I would recommend not using directories under . for --workDir and --coordinationDir. I would recommend picking paths that exist on all the nodes, but which are not shared across nodes. Something like --worDir /tmp --coordinationDir /tmp, or the defaults when the options are not specified which are more or less that. You're right that all the workers are meant to compete over these files, and that that doesn't work well on some NFS setups (specifically the ones that are optimized for speed over global consistency of metadata, I think).

So it sounds like you got it working that way.

We might want some special Toil code to handle "no locks available" and stale file handle errors from NFS in some smarter way here? We might be able to retry on some of them, as long as the NFS setup actually does support locking.

ScottMastro commented 7 months ago

Thanks the the reply and suggestion! "Exist" but not "shared" makes a lot more sense. A different implementation could work or maybe easier (and potentially more useful) would just be a more helpful error message than the default "No locks available".

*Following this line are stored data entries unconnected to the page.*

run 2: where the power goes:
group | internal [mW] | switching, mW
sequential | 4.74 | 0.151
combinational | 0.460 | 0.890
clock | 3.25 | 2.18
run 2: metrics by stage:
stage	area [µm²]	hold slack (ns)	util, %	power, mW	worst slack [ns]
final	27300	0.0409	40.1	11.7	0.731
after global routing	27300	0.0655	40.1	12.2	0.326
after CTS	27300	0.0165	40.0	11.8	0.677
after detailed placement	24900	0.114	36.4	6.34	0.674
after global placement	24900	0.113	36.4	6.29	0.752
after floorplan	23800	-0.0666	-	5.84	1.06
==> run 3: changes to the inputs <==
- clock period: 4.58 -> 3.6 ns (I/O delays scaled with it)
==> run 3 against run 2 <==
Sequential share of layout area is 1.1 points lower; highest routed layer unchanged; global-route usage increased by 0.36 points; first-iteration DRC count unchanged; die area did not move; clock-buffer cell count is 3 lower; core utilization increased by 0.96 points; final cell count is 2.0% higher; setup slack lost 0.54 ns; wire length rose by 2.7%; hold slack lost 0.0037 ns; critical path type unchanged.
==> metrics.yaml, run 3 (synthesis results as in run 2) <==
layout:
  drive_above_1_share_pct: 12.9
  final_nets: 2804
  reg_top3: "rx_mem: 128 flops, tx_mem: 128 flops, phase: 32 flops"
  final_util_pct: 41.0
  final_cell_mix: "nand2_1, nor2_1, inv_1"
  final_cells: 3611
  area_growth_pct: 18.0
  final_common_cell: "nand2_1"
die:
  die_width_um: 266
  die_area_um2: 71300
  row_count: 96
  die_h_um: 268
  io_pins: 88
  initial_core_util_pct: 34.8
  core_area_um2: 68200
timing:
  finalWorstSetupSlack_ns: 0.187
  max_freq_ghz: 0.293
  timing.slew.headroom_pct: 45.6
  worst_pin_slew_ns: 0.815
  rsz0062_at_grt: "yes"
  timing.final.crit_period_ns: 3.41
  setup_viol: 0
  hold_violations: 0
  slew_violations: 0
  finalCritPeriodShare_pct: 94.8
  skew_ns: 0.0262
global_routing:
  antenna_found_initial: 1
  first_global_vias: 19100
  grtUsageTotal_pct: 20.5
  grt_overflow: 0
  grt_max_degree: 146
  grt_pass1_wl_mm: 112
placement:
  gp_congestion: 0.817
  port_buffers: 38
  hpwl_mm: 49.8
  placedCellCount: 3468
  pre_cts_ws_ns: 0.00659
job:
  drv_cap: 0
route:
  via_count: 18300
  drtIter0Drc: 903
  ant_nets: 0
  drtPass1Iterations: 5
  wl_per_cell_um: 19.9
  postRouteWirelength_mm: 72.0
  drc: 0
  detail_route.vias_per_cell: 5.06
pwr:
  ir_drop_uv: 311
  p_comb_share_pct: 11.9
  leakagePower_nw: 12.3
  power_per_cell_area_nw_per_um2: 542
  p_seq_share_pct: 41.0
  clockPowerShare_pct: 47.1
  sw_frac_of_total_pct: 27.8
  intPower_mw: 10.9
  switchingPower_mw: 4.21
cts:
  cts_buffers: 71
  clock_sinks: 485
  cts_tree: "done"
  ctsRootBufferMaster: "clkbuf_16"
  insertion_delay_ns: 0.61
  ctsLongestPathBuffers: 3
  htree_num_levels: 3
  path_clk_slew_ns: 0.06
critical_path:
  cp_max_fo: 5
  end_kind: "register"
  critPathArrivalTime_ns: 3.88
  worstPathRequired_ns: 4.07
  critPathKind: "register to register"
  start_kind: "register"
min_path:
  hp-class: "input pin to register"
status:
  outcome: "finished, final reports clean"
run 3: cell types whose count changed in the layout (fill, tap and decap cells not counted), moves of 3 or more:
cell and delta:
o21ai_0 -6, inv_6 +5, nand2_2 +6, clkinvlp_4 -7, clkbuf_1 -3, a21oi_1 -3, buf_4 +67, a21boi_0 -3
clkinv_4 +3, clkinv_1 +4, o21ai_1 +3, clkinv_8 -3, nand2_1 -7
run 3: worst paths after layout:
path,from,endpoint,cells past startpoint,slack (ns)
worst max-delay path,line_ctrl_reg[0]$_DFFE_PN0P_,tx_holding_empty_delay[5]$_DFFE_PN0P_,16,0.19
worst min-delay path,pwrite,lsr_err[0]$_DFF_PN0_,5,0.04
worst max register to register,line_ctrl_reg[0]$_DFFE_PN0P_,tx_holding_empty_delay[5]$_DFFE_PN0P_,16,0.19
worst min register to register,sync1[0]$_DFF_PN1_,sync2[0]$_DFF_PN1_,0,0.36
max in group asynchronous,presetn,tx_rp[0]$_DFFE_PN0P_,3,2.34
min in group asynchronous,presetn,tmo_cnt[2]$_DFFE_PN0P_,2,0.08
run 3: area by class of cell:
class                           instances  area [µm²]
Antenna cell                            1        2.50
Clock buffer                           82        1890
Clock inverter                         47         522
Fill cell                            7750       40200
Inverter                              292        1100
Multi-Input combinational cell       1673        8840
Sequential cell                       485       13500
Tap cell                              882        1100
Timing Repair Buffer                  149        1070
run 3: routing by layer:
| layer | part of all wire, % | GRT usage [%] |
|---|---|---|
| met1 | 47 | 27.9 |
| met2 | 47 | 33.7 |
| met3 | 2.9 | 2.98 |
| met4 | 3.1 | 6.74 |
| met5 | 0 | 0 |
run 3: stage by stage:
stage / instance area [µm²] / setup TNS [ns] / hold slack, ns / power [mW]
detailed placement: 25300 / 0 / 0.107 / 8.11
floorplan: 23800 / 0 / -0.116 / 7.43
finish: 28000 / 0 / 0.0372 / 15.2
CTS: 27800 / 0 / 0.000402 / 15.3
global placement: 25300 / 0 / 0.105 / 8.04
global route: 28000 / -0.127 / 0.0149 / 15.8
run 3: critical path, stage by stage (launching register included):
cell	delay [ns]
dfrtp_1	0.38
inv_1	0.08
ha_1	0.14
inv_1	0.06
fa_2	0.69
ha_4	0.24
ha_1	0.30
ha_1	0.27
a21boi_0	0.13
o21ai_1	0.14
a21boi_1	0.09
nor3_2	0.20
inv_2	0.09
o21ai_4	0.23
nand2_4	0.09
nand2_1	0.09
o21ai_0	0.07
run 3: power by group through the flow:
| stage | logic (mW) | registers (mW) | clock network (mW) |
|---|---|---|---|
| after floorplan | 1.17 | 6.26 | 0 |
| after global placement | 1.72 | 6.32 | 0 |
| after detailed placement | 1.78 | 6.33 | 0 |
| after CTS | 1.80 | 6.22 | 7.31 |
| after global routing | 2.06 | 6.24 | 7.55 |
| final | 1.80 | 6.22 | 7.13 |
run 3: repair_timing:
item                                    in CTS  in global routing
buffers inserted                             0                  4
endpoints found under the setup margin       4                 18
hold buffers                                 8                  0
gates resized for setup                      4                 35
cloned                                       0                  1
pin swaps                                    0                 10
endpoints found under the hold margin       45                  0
[config.mk]
export PLATFORM = sky130hd
export DESIGN_NAME = gtu_general_timer_unit
export DESIGN_NICKNAME = d
export VERILOG_FILES = /design/src/core/gtu_general_timer_unit.v
export VERILOG_INCLUDE_DIRS = /design/src /design/src/core
export SDC_FILE = /design/constraint.sdc
export NUM_CORES = 1
export LEC_CHECK = 0
export ABC_AREA = 1
export BUFFER_PORTS_ARGS = -buffer_cell sky130_fd_sc_hd__buf_4
export CAP_MARGIN = 10
export CORE_ASPECT_RATIO = 1.5
export CORE_UTILIZATION = 62
export CTS_CLUSTER_SIZE = 16
export DETAILED_ROUTE_END_ITERATION = 8
export GPL_TIMING_DRIVEN = 1
export PLACE_DENSITY = 0.81
export SETUP_SLACK_MARGIN = 0.02
export SLEW_MARGIN = 10
export SYNTH_ARGS = -nofsm -noshare
export SYNTH_HDL_FRONTEND = slang
export SYNTH_SLANG_ARGS = --single-unit
[constraint.sdc]
create_clock -name aclk -period 4.9 [get_ports aclk]
set_clock_uncertainty 0.15 [all_clocks]
set_input_delay 0.49 -clock aclk [delete_from_list [all_inputs] [get_ports aclk]]
set_output_delay 0.49 -clock aclk [all_outputs]
set_load 0.02 [all_outputs]
==> src/hdl/e1nb_fifo.sv <==
// Small flip-flop FIFO with valid/ready on both sides
`timescale 1ns/1ps

module e1nb_fifo
#(
  parameter int WIDTH = 9,
  parameter int DEPTH = 8
)
(
  // Clock and reset
  input  wire logic             sys_clk,
  input  wire logic             reset_n,
  // Fill side
  input  wire logic             in_valid,
  output logic                  in_ready,
  input  wire logic [WIDTH-1:0] in_data,
  // Drain side
  output logic                  out_valid,
  input  wire logic             out_ready,
  output logic [WIDTH-1:0]      out_data
);

  // DEPTH must be a power of two so the pointers wrap by themselves
  localparam int AW = $clog2(DEPTH);

  logic [WIDTH-1:0] mem_r [DEPTH];
  logic [AW-1:0]    wr_ptr_r;
  logic [AW-1:0]    rd_ptr_r;
  logic [AW:0]      count_r;
  logic [AW:0]      count_nxt;
  logic             not_full_r;
  wire              push;
  wire              pop;

  assign push      = in_valid & not_full_r;
  assign pop       = out_valid & out_ready;
  assign in_ready  = not_full_r;
  assign out_valid = (count_r != '0);
  assign out_data  = mem_r[rd_ptr_r];
  assign count_nxt = count_r + (AW+1)'(push) - (AW+1)'(pop);

  always_ff @(posedge sys_clk)
  begin
    if (push)
      mem_r[wr_ptr_r] <= in_data;
  end

  always_ff @(posedge sys_clk or negedge reset_n)
  begin
    if (!reset_n)
    begin
      wr_ptr_r   <= '0;
      rd_ptr_r   <= '0;
      count_r    <= '0;
      not_full_r <= 1'b1;
    end
    else
    begin
      wr_ptr_r   <= wr_ptr_r + AW'(push);
      rd_ptr_r   <= rd_ptr_r + AW'(pop);
      count_r    <= count_nxt;
      not_full_r <= (count_nxt != (AW+1)'(DEPTH));
    end
  end

endmodule : e1nb_fifo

wjk1214 commented 6 months ago

https://github.com/conda/conda/issues/13534 FYI

adamnovak commented 6 months ago

@wjk1214 fcntl.fcntl and fcntl.lockf are different locking systems, and Toil doesn't use the lockf one that that issue talks about. But it does need somewhere where the fcntl.fcntl one works.

We should be able to handle this particular error, if it eventually goes away and we can eventually get a lock. I've opened https://github.com/DataBiosphere/toil/issues/4846 to track that.